Be sure to have a business card or some other goodie that you can leave with any conference attendees that you meet that let's them know how they can keep in contact with you. Make sure this information includes how they can follow you on social media. You will be amazed how many people will collect your card from you over morning tea and then connect with you whilst they are sitting in the next session. If you target this well, this can be a great way to build your social media followers with people who are interested in your business.

If you can leave them with details of an opt-in offer that you know they will be interested in, then even better as you can be building your email subscriber list before the event is even over.

Blog All About It

Before, during and/or after the event, create a blog post (or several) that highlight those aspects of the conference relevant to your readers. This might be a “How to prepare post” (like this one), a live blog in a session or a conference wrap up that takes on a particular angle relevant to your niche (like this post on “Tips For Using Hashtags At Events: #PBEvent” from last year's #PBEvent).

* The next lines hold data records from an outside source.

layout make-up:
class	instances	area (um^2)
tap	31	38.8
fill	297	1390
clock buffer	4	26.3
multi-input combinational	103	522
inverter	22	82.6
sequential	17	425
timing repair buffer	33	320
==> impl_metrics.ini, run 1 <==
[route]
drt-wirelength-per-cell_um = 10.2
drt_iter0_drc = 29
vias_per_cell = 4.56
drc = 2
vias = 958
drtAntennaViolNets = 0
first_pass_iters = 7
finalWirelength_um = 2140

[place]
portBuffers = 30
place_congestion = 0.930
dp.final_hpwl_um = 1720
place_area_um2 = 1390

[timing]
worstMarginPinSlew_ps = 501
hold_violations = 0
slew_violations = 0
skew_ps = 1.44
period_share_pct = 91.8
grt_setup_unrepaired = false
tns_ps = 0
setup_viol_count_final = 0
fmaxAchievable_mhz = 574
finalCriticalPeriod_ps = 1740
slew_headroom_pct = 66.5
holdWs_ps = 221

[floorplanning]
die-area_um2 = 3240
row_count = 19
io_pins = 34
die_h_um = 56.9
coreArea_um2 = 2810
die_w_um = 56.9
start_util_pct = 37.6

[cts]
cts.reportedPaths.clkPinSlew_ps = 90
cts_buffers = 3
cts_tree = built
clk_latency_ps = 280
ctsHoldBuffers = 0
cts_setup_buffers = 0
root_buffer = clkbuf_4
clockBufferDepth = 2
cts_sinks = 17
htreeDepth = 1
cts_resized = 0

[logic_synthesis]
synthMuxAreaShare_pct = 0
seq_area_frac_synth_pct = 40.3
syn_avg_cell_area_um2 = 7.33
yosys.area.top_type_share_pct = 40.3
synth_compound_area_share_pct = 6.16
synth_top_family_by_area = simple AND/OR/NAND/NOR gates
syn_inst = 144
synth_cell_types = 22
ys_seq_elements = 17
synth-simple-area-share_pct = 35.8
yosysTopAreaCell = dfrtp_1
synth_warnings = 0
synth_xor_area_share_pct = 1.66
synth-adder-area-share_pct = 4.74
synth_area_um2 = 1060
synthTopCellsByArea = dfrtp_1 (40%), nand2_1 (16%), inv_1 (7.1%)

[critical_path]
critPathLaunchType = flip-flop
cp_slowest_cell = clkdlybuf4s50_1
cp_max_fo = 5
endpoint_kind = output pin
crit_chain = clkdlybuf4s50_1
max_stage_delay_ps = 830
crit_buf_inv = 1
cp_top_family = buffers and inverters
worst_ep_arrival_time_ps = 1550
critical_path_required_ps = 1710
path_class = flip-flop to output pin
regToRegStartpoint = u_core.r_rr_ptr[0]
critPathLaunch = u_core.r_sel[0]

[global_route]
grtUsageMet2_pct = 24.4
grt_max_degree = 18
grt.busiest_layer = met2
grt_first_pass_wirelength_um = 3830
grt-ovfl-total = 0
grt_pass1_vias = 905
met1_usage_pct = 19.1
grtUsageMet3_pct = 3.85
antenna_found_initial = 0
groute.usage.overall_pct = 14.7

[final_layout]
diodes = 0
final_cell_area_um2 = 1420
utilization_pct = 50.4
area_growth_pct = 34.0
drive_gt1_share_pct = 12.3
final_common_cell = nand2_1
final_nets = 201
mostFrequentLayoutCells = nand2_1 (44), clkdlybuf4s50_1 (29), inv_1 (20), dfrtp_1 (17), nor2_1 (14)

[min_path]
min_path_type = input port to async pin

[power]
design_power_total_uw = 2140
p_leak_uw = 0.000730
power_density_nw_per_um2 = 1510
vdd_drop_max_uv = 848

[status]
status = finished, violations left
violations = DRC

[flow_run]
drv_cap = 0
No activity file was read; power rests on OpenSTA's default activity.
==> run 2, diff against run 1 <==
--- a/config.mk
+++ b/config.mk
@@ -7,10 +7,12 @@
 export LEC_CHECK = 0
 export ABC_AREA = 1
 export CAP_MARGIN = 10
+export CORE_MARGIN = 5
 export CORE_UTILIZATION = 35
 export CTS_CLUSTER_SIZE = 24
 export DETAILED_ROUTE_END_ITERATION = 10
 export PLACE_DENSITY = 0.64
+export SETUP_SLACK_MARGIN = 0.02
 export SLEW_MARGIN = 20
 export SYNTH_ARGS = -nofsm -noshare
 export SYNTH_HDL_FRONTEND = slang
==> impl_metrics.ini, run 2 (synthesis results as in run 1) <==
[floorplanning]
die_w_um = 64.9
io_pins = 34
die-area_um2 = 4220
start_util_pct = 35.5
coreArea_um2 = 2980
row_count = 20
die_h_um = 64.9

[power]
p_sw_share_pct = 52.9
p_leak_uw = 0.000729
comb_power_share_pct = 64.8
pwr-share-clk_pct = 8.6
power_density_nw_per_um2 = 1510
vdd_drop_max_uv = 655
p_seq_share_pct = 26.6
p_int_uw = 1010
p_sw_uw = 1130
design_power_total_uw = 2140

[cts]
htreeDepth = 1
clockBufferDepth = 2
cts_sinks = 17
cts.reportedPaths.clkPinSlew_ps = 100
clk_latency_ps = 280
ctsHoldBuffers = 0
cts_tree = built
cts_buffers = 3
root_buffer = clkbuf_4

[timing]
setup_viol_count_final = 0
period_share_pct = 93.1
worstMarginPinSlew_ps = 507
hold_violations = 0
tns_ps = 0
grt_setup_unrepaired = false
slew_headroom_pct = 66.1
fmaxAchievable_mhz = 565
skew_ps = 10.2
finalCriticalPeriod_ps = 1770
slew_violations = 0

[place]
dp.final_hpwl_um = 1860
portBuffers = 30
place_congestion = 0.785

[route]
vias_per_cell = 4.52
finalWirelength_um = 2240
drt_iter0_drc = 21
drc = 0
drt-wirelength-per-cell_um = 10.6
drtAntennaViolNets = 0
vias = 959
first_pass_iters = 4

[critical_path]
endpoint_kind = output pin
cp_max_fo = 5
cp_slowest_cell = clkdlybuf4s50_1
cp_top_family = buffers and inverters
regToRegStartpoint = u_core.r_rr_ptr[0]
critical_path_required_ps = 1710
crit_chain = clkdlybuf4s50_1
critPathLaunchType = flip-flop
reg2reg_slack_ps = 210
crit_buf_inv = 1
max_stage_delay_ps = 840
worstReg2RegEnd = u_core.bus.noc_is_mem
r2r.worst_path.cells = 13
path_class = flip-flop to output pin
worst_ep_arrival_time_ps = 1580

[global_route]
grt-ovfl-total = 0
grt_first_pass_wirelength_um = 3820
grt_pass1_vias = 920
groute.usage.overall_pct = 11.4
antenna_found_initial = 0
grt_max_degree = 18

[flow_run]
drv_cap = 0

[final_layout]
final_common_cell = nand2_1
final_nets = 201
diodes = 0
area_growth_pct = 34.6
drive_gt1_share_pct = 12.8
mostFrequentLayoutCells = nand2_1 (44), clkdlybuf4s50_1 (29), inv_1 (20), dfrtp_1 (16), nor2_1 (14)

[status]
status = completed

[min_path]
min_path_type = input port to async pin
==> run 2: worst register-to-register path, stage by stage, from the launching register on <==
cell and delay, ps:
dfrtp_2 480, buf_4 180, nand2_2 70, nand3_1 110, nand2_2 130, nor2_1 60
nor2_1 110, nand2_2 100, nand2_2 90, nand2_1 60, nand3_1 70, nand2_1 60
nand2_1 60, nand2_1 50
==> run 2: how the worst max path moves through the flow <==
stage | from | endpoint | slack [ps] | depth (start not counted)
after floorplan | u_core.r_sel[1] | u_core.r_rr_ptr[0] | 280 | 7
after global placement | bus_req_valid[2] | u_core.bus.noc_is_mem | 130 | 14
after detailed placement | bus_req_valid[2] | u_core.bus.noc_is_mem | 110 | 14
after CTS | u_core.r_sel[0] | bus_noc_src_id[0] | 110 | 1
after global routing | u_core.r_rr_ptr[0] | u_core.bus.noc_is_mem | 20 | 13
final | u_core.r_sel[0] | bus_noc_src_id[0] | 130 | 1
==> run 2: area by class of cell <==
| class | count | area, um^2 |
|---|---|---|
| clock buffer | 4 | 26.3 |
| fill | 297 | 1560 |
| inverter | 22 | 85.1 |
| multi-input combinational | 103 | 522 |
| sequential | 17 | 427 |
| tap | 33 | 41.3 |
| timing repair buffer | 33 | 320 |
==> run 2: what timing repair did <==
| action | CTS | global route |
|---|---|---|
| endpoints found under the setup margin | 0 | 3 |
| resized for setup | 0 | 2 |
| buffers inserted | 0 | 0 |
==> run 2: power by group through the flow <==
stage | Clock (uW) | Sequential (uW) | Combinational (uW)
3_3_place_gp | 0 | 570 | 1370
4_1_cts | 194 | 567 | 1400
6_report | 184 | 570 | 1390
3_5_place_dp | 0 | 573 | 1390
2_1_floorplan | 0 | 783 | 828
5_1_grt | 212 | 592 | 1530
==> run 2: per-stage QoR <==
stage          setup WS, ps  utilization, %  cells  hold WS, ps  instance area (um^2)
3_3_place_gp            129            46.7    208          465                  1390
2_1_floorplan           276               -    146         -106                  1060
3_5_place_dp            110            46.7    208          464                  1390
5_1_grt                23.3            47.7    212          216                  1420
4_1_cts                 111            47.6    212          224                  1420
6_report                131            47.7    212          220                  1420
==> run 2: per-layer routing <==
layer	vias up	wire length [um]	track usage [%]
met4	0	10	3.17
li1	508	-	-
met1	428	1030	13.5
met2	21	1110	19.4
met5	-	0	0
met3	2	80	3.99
**config.mk**
```make
export PLATFORM = sky130hd
export DESIGN_NAME = rf_write_scheduler
export DESIGN_NICKNAME = d
export VERILOG_FILES = /design/src/rtl/rf_sched_pkg.sv /design/src/rtl/rf_wq_fifo.sv /design/src/rtl/rf_write_scheduler.sv
export SDC_FILE = /design/constraint.sdc
export NUM_CORES = 1
export LEC_CHECK = 0
export ABC_AREA = 1
export BUFFER_PORTS_ARGS = -buffer_cell sky130_fd_sc_hd__clkbuf_2
export CORE_MARGIN = 2
export CORE_UTILIZATION = 53
export CTS_BUF_LIST = sky130_fd_sc_hd__clkbuf_4 sky130_fd_sc_hd__clkbuf_8
export DETAILED_ROUTE_END_ITERATION = 8
export PLACE_DENSITY_LB_ADDON = 0.08
export SLEW_MARGIN = 10
export SYNTH_ARGS = -nofsm -noshare
export SYNTH_HDL_FRONTEND = slang
export SYNTH_SLANG_ARGS = --single-unit
export TNS_END_PERCENT = 1
```
**constraint.sdc**
```tcl
create_clock -name CLK -period 2.49 [get_ports CLK]
set_input_delay 0.249 -clock CLK [delete_from_list [all_inputs] [get_ports CLK]]
set_output_delay 0.249 -clock CLK [all_outputs]
set_load 0.05 [all_outputs]
```
**src/rtl/rf_sched_pkg.sv**
```systemverilog
// Shared definitions for the register-file write scheduler.
// Holds the register file geometry, the load-tracking FSM state type and
// the write-request record that travels through the ALU queue and the
// writeback stage.
package rf_sched_pkg;

  localparam int DATA_W          = 8;
  localparam int ADDR_W          = 3;
  localparam int NREG            = 1 << ADDR_W;
  localparam int QDEPTH_DEFAULT  = 2;

  typedef enum logic {
    IDLE,
    LOAD_WAIT
  } ld_state_e;

  typedef struct packed {
    logic [ADDR_W-1:0] addr;
    logic [DATA_W-1:0] data;
  } wr_req_t;

endpackage

```
**src/rtl/rf_wq_fifo.sv**
```systemverilog
// Small synchronous FIFO that buffers ALU writes which lost arbitration for
// the register file write port.
// Ports:
//   clk, rst_n     clock and asynchronous active-low reset
//   push/push_data enqueue one request (ignored when full)
//   pop            drop the head entry (ignored when empty)
//   full/empty     occupancy flags
//   count          number of valid entries
//   entries        all slots in age order, entries[0] is the head; only the
//                  first 'count' are meaningful (used for hazard compares)
module rf_wq_fifo
  import rf_sched_pkg::*;
#(
  parameter int DEPTH = 2
) (
  input  logic                   clk,
  input  logic                   rst_n,
  input  logic                   push,
  input  wr_req_t                push_data,
  input  logic                   pop,
  output logic                   full,
  output logic                   empty,
  output logic [$clog2(DEPTH):0] count,
  output wr_req_t [DEPTH-1:0]    entries
);

  localparam int PW = $clog2(DEPTH);
  localparam int CW = PW + 1;

  wr_req_t [DEPTH-1:0] mem_q, mem_d;
  logic [PW-1:0]       rd_ptr_q, rd_ptr_d;
  logic [PW-1:0]       wr_ptr_q, wr_ptr_d;
  logic [CW-1:0]       count_q, count_d;
  logic                do_push, do_pop;

  always_comb begin
    full     = (count_q == CW'(DEPTH));
    empty    = (count_q == '0);
    count    = count_q;
    do_push  = push && !full;
    do_pop   = pop && !empty;
    mem_d    = mem_q;
    rd_ptr_d = rd_ptr_q;
    wr_ptr_d = wr_ptr_q;
    count_d  = count_q;
    if (do_push) begin
      mem_d[wr_ptr_q] = push_data;
      wr_ptr_d        = wr_ptr_q + PW'(1);
    end
    if (do_pop) begin
      rd_ptr_d = rd_ptr_q + PW'(1);
    end
    // A simultaneous push and pop leaves the occupancy unchanged.
    if (do_push && !do_pop) begin
      count_d = count_q + CW'(1);
    end else if (do_pop && !do_push) begin
      count_d = count_q - CW'(1);
    end
  end

  // Present the slots rotated so index 0 is always the oldest entry;
  // pointer arithmetic wraps naturally because DEPTH is a power of two.
  always_comb begin
    entries = '0;
    for (int k = 0; k < DEPTH; k++) begin
      entries[k] = mem_q[rd_ptr_q + PW'(k)];
    end
  end

  always_ff @(posedge clk or negedge rst_n) begin
    if (!rst_n) begin
      mem_q    <= '0;
      rd_ptr_q <= '0;
      wr_ptr_q <= '0;
      count_q  <= '0;
    end else begin
      mem_q    <= mem_d;
      rd_ptr_q <= rd_ptr_d;
      wr_ptr_q <= wr_ptr_d;
      count_q  <= count_d;
    end
  end

endmodule

```
**src/rtl/rf_write_scheduler.sv**
```systemverilog
// Shares the single register file write port between the ALU writeback path
// and the data-memory load return path, tracks the one outstanding load,
// keeps a scoreboard of uncommitted writes and raises STALL on RAW hazards.
// Ports:
//   CLK, RESET                       clock, asynchronous active-low reset
//   ALU_REQ/ALU_ADDR/ALU_DATA/ALU_GNT ALU write request and combinational grant
//   LD_ISSUE/LD_ADDR                 load issued, destination register
//   LD_DONE/LD_DATA                  load data returned
//   SRC1_ADDR/SRC2_ADDR/STALL        decode sources and hazard stall
//   RF_WRITE/RF_INADDRESS/RF_IN      registered register file write port
//   PENDING                          registered scoreboard, one bit per register
//   LD_ERR                           sticky load protocol error
module rf_write_scheduler
  import rf_sched_pkg::*;
#(
  parameter int QDEPTH = QDEPTH_DEFAULT
) (
  input  logic              CLK,
  input  logic              RESET,
  input  logic              ALU_REQ,
  input  logic [ADDR_W-1:0] ALU_ADDR,
  input  logic [DATA_W-1:0] ALU_DATA,
  output logic              ALU_GNT,
  input  logic              LD_ISSUE,
  input  logic [ADDR_W-1:0] LD_ADDR,
  input  logic              LD_DONE,
  input  logic [DATA_W-1:0] LD_DATA,
  input  logic [ADDR_W-1:0] SRC1_ADDR,
  input  logic [ADDR_W-1:0] SRC2_ADDR,
  output logic              STALL,
  output logic              RF_WRITE,
  output logic [ADDR_W-1:0] RF_INADDRESS,
  output logic [DATA_W-1:0] RF_IN,
  output logic [NREG-1:0]   PENDING,
  output logic              LD_ERR
);

  localparam int CW = $clog2(QDEPTH) + 1;

  ld_state_e            state_q, state_d;
  logic [ADDR_W-1:0]    ld_dst_q, ld_dst_d;
  logic                 ld_err_q, ld_err_d;
  logic                 wb_valid_q, wb_valid_d;
  wr_req_t              wb_q, wb_d;
  logic [NREG-1:0]      pending_q, pending_d;

  logic                 ld_done_ok;
  logic                 alu_ok, alu_direct;
  logic                 fifo_push, fifo_pop, fifo_full, fifo_empty;
  logic [CW-1:0]        fifo_count;
  wr_req_t [QDEPTH-1:0] fifo_entries;
  wr_req_t              alu_req;

  assign alu_req = '{addr: ALU_ADDR, data: ALU_DATA};

  rf_wq_fifo #(
    .DEPTH(QDEPTH)
  ) u_wq (
    .clk      (CLK),
    .rst_n    (RESET),
    .push     (fifo_push),
    .push_data(alu_req),
    .pop      (fifo_pop),
    .full     (fifo_full),
    .empty    (fifo_empty),
    .count    (fifo_count),
    .entries  (fifo_entries)
  );

  // Load tracking. A DONE only counts while a load is outstanding; stray
  // DONEs and overlapping ISSUEs are flagged and otherwise ignored.
  always_comb begin
    state_d    = state_q;
    ld_dst_d   = ld_dst_q;
    ld_err_d   = ld_err_q;
    ld_done_ok = 1'b0;
    unique case (state_q)
      IDLE: begin
        if (LD_DONE) begin
          ld_err_d = 1'b1;
        end
        if (LD_ISSUE) begin
          state_d  = LOAD_WAIT;
          ld_dst_d = LD_ADDR;
        end
      end
      LOAD_WAIT: begin
        if (LD_DONE) begin
          ld_done_ok = 1'b1;
          if (LD_ISSUE) begin
            ld_dst_d = LD_ADDR;
          end else begin
            state_d = IDLE;
          end
        end else if (LD_ISSUE) begin
          ld_err_d = 1'b1;
        end
      end
      default: state_d = IDLE;
    endcase
  end

  // Write port arbitration: returning load data cannot wait, queued ALU
  // writes go next, and a fresh ALU write may bypass only an empty queue so
  // ALU writes commit in the order they were granted. An ALU write to the
  // outstanding load's destination is held off so it lands after the load.
  always_comb begin
    alu_ok     = ALU_REQ && !(state_q == LOAD_WAIT && ALU_ADDR == ld_dst_q);
    alu_direct = alu_ok && !ld_done_ok && fifo_empty;
    fifo_push  = alu_ok && !alu_direct && !fifo_full;
    fifo_pop   = !ld_done_ok && !fifo_empty;
    ALU_GNT    = alu_direct || fifo_push;
    wb_valid_d = ld_done_ok || fifo_pop || alu_direct;
    wb_d       = wb_q;
    if (ld_done_ok) begin
      wb_d = '{addr: ld_dst_q, data: LD_DATA};
    end else if (fifo_pop) begin
      wb_d = fifo_entries[0];
    end else if (alu_direct) begin
      wb_d = alu_req;
    end
  end

  // Scoreboard recomputed from where every uncommitted write will sit after
  // this edge, so a register stays pending while any copy remains in flight.
  always_comb begin
    pending_d = '0;
    if (state_d == LOAD_WAIT) begin
      pending_d[ld_dst_d] = 1'b1;
    end
    if (wb_valid_d) begin
      pending_d[wb_d.addr] = 1'b1;
    end
    for (int k = 0; k < QDEPTH; k++) begin
      if (k < int'(fifo_count) && !(fifo_pop && k == 0)) begin
        pending_d[fifo_entries[k].addr] = 1'b1;
      end
    end
    if (fifo_push) begin
      pending_d[ALU_ADDR] = 1'b1;
    end
  end

  // RAW hazard against every write not yet committed to the register file.
  always_comb begin
    STALL = 1'b0;
    if (state_q == LOAD_WAIT && (SRC1_ADDR == ld_dst_q || SRC2_ADDR == ld_dst_q)) begin
      STALL = 1'b1;
    end
    if (wb_valid_q && (SRC1_ADDR == wb_q.addr || SRC2_ADDR == wb_q.addr)) begin
      STALL = 1'b1;
    end
    for (int k = 0; k < QDEPTH; k++) begin
      if (k < int'(fifo_count) &&
          (SRC1_ADDR == fifo_entries[k].addr || SRC2_ADDR == fifo_entries[k].addr)) begin
        STALL = 1'b1;
      end
    end
  end

  always_ff @(posedge CLK or negedge RESET) begin
    if (!RESET) begin
      state_q    <= IDLE;
      ld_dst_q   <= '0;
      ld_err_q   <= 1'b0;
      wb_valid_q <= 1'b0;
      wb_q       <= '0;
      pending_q  <= '0;
    end else begin
      state_q    <= state_d;
      ld_dst_q   <= ld_dst_d;
      ld_err_q   <= ld_err_d;
      wb_valid_q <= wb_valid_d;
      wb_q       <= wb_d;
      pending_q  <= pending_d;
    end
  end

  assign RF_WRITE     = wb_valid_q;
  assign RF_INADDRESS = wb_q.addr;
  assign RF_IN        = wb_q.data;
  assign PENDING      = pending_q;
  assign LD_ERR       = ld_err_q;

endmodule
```
==> flow_summary_export.csv <==
group,metric,value,unit
grt,grt.overflow.total,0,
clock_network,clock_tree.buffer_depth,2,
worst_setup_path,crit_path_cell_trace,"inv_1 -> ha_1 -> inv_1 -> nor2_1 -> nor2_1 -> nand2_8 -> nand2_1 -> clkbuf_2",
floorplanning,chipHeight,82.0,um
grt,use_met3,0.0341,
synth,synth.top_cell.area_share,0.396,
placed_design,placement.io_buffers,55,
clock_network,clock-sinks,51,
synth,synth_edf_count,0,
worst_setup_path,cp_slowest_cell,"sky130_fd_sc_hd__dfrtp_1",
floorplanning,floorplan.die_area,6720,sq um
grt,busiest_layer,"met2",
clock_network,clkTransAtPathRegs,0.10,ns
timing,worstMarginPinSlew,0.502,ns
finish,flow.area_growth_from_synthesis,12.5,%
min_path,hold_path.class,"in -> reg",
synth,synthesis.yosys.warnings,0,
timing,finalSetupTns,0,ns
synth,synth_xor_area_frac,0.0734,
power_and_ir_drop,p_sw,2.48,mW
worst_setup_path,crit_family,"simple AND/OR/NAND/NOR gates",
flow_run,timing.max_cap.violations,0,
drt,antenna_left,0,
power_and_ir_drop,power_leakage,1.87,nW
drt,post_drt_wl_per_cell,13.7,um
timing,clock_skew,0.0119,ns
synth,syn-instance-count,408,
worst_setup_path,crit_buf_inv,3,
timing,setup_repair_after_global_routing_missed_its_margin,"no",
worst_setup_path,worst-setup-path-type,"reg -> out",
drt,route.detailed.vias_per_inst,5.14,
timing,timing.final.crit_share,0.922,
grt,grt_antenna_before_repair,0,
worst_setup_path,critPathLaunch,"u_wq.count[0]",
worst_setup_path,data_required_time_of_the_critical_path,2.24,ns
clock_network,insertion_delay,0.31,ns
drt,drtPass1Iterations,4,
placed_design,placement.cell_area,3520,sq um
synth,syn_avg_cell_area,7.89,sq um
power_and_ir_drop,net_switching_share_of_the_total_power,0.526,
floorplanning,boundaryPins,56,
synth,synth.ff_latch_count,51,
power_and_ir_drop,seq_power_share,0.304,
drt,dr_total_vias,2779,
timing,clock.fmax,0.436,GHz
timing,setup_violations,0,
clock_network,cts.htree.levels,2,
placed_design,globalplace.congestion,0.845,
finish,final_cell_area,3620,sq um
power_and_ir_drop,power_density,1300,nW/um^2
worst_setup_path,max_stage_delay,0.40,ns
synth,synth-adder-area-share,0.0194,
timing,timing_max_transition_violations_final,0,
synth,synthFlopType,"sky130_fd_sc_hd__dfrtp_1",
grt,pin_count_of_the_biggest_net_entering_global_routing,33,
synth,postSynth.asyncResetShare,1.00,
synth,synth-simple-area-share,0.292,
finish,layout.nets,503,
synth,synth-compound-area-share,0.126,
grt,grtUsageMet2,0.420,
synth,yosys-mux-area-fraction,0,
worst_setup_path,crit-reg2reg-launch,"state_q",
floorplanning,dieWidth,82.0,um
floorplanning,starting_density,0.547,
worst_setup_path,critical_path_peak_fanout,19,
clock_network,cts_tree,"done",
grt,met1_usage,0.324,
drt,wirelength,7410,um
power_and_ir_drop,power.ir.vdd_worst,706,uV
worst_setup_path,cp.arrival,2.05,ns
placed_design,hpwl,5810,um
clock_network,cts_setup_buffers,0,
floorplanning,design.core.area,5890,sq um
timing,timing.final.hold_violations,0,
synth,post_synth_instance_area,3220,sq um
synth,synthDistinctLibCells,37,
power_and_ir_drop,power_share_of_the_combinational_group,0.593,
synth,synth_top_family_by_area,"simple AND/OR/NAND/NOR gates",
clock_network,clock_tree.root_cell,"sky130_fd_sc_hd__clkbuf_8",
timing,worst_slew_margin_rel,0.666,
synth,synth.net_count,446,
drt,detailedRoute.firstIterationViolations,176,
synth,synth.area.top_cells,"sky130_fd_sc_hd__dfrtp_1 (40%), sky130_fd_sc_hd__nand2_1 (13%), sky130_fd_sc_hd__xnor2_1 (4.6%), sky130_fd_sc_hd__inv_1 (4.4%), sky130_fd_sc_hd__o21ai_2 (4.1%)",
floorplanning,placement_rows,28,
drt,detail_route.drc_violations,0,
clock_network,numCtsBuffers,5,
finish,layout-drive-gt1-share,0.236,
finish,antenna_cells_inserted,0,
power_and_ir_drop,share_of_power_burned_in_the_clock_network,0.102,
min_path,min_from,"LD_DATA[6]",
grt,global_route.usage.total,0.245,
grt,grt_first_pass_wirelength,12400,um
grt,via_count_of_the_first_global_routing_pass,2552,
synth,netlist.top_cell.by_area,"sky130_fd_sc_hd__dfrtp_1",
synth,synth.top_cells.by_count,"sky130_fd_sc_hd__nand2_1 (115), sky130_fd_sc_hd__dfrtp_1 (51), sky130_fd_sc_hd__inv_1 (38), sky130_fd_sc_hd__nor2_1 (30)",
timing,layout_min_cycle_time,2.29,ns
worst_setup_path,timing.critical_path.to_type,"primary output",
worst_setup_path,critical_path.startpoint_type,"flop",
synth,synth.most_common_cell,"sky130_fd_sc_hd__nand2_1",
status,status,"finished, final reports clean",
synth,synth-seq-area-share,0.396,
power_and_ir_drop,intPower,2.24,mW
==> src/rtl/load_store_unit_if.sv <==
// Request/response handshake and data-memory bus of the load/store unit.
// slave: the unit itself; master: execute stage plus memory that surround it.
interface load_store_unit_if;
  logic        req_valid;
  logic        req_ready;
  logic        req_we;
  logic [1:0]  req_size;
  logic        req_unsigned;
  logic [31:0] req_addr;
  logic [31:0] req_wdata;
  logic        rsp_valid;
  logic        rsp_ready;
  logic [31:0] rsp_rdata;
  logic        rsp_err;
  logic [31:0] mem_A;
  logic [31:0] mem_WD;
  logic        mem_WE;
  logic [31:0] mem_RD;

  modport slave (
    input  req_valid, req_we, req_size, req_unsigned, req_addr, req_wdata,
    input  rsp_ready, mem_RD,
    output req_ready, rsp_valid, rsp_rdata, rsp_err, mem_A, mem_WD, mem_WE
  );

  modport master (
    output req_valid, req_we, req_size, req_unsigned, req_addr, req_wdata,
    output rsp_ready, mem_RD,
    input  req_ready, rsp_valid, rsp_rdata, rsp_err, mem_A, mem_WD, mem_WE
  );
endinterface
==> config.mk <==
export PLATFORM = sky130hd
export DESIGN_NAME = div_share_sched
export DESIGN_NICKNAME = d
export VERILOG_FILES = /design/src/rtl/div_share_sched.sv
export SDC_FILE = /design/constraint.sdc
export NUM_CORES = 1
export LEC_CHECK = 0
export CAP_MARGIN = 20
export CORE_ASPECT_RATIO = 0.5
export CORE_MARGIN = 3
export CORE_UTILIZATION = 58
export CTS_CLUSTER_DIAMETER = 50
export DETAILED_ROUTE_END_ITERATION = 8
export PLACE_DENSITY = 0.87
export SLEW_MARGIN = 25
export SYNTH_ARGS = -nofsm -noshare
export SYNTH_HDL_FRONTEND = slang
export SYNTH_SLANG_ARGS = --single-unit
export TNS_END_PERCENT = 5
==> constraint.sdc <==
create_clock -name Clk -period 5.7 [get_ports Clk]
set_input_delay 1.14 -clock Clk [delete_from_list [all_inputs] [get_ports Clk]]
set_output_delay 1.14 -clock Clk [all_outputs]
set_load 0.005 [all_outputs]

A video montage is pretty cool too!

Follow Up

Keep the momentum going long after the event by connecting online with all those people that you met at the event. Work out which people it would be mutually beneficial to maintain regular contact with and then follow up with them in the days, weeks and months after the event to explore those opportunities.

Say Hi!

If you see me at #PBEvent or any other conference or networking event, come and say hi! Feel free to use this post as an ice-breaker if you like – it will make my day and get our relationship off to a great start.

Looking forward to connecting with you on and offline!

About Loren Bartley

Loren Bartley is as a social media strategist, educator, coach, public speaker, blogger, early adopter, self-confessed lover of all things geek-eske, and mother of three.

As the founder of Impactiv8, Loren helps businesses grow using the power of social media and lifecycle marketing automation.

Loren has created three online training programs: Social Media Success, FB Business Success and Linked Business Success and she also offers bespoke social media presentations, workshops, one-on-one coaching and social media implementation services.

Loren is also the producer and co-host of the highly successful #BusinessAddicts The Podcast, which she hosts in conjunction with Fiona Redding from The Happiness Hunter.


  1. Great advice!! If I see you at the #PBEVENT I will be sure to use this post as an icebreaker. I love the click to tweet button. Never seen it before. It seems that I’m learning new things already and the conference hasn’t even started yet.

  2. This is brilliant, but as someone who tried to post from a conference recently I ran into big trouble .. I couldn’t tap away on my iPad and listen to the speaker at the same time! So I ended up doing one post to say this is where I am at the beginning of each session and this is the opening comment from the presenter. and then writing up a longer post from my hand written notes and posting that an hour or so later. I noticed most of the other delegates using the # were just saying ‘XXX is awesome” and not much else. Oh, lots of pics of drinks and friends…. Any thoughts on how I can manage that better next time?? Thanks.

    • Sara, posting later is fine. If live tweeting is not your thing, then consider doing a more in-depth blog post after the event and sharing it using the event Hashtag. One tips for tweeting during the event if you are desperate to do so, but struggle to find the details of speaker’s Twitter handles, etc is to have a doc with the speakers Twitter handles and the event Hashtag on your ipad. You can then cut and paste those details and just include the occasional quote from them or a pic that you have taken of a quote on a slide. Re-tweeting others is also a good strategy. You don’t have to be prolific, but do be present.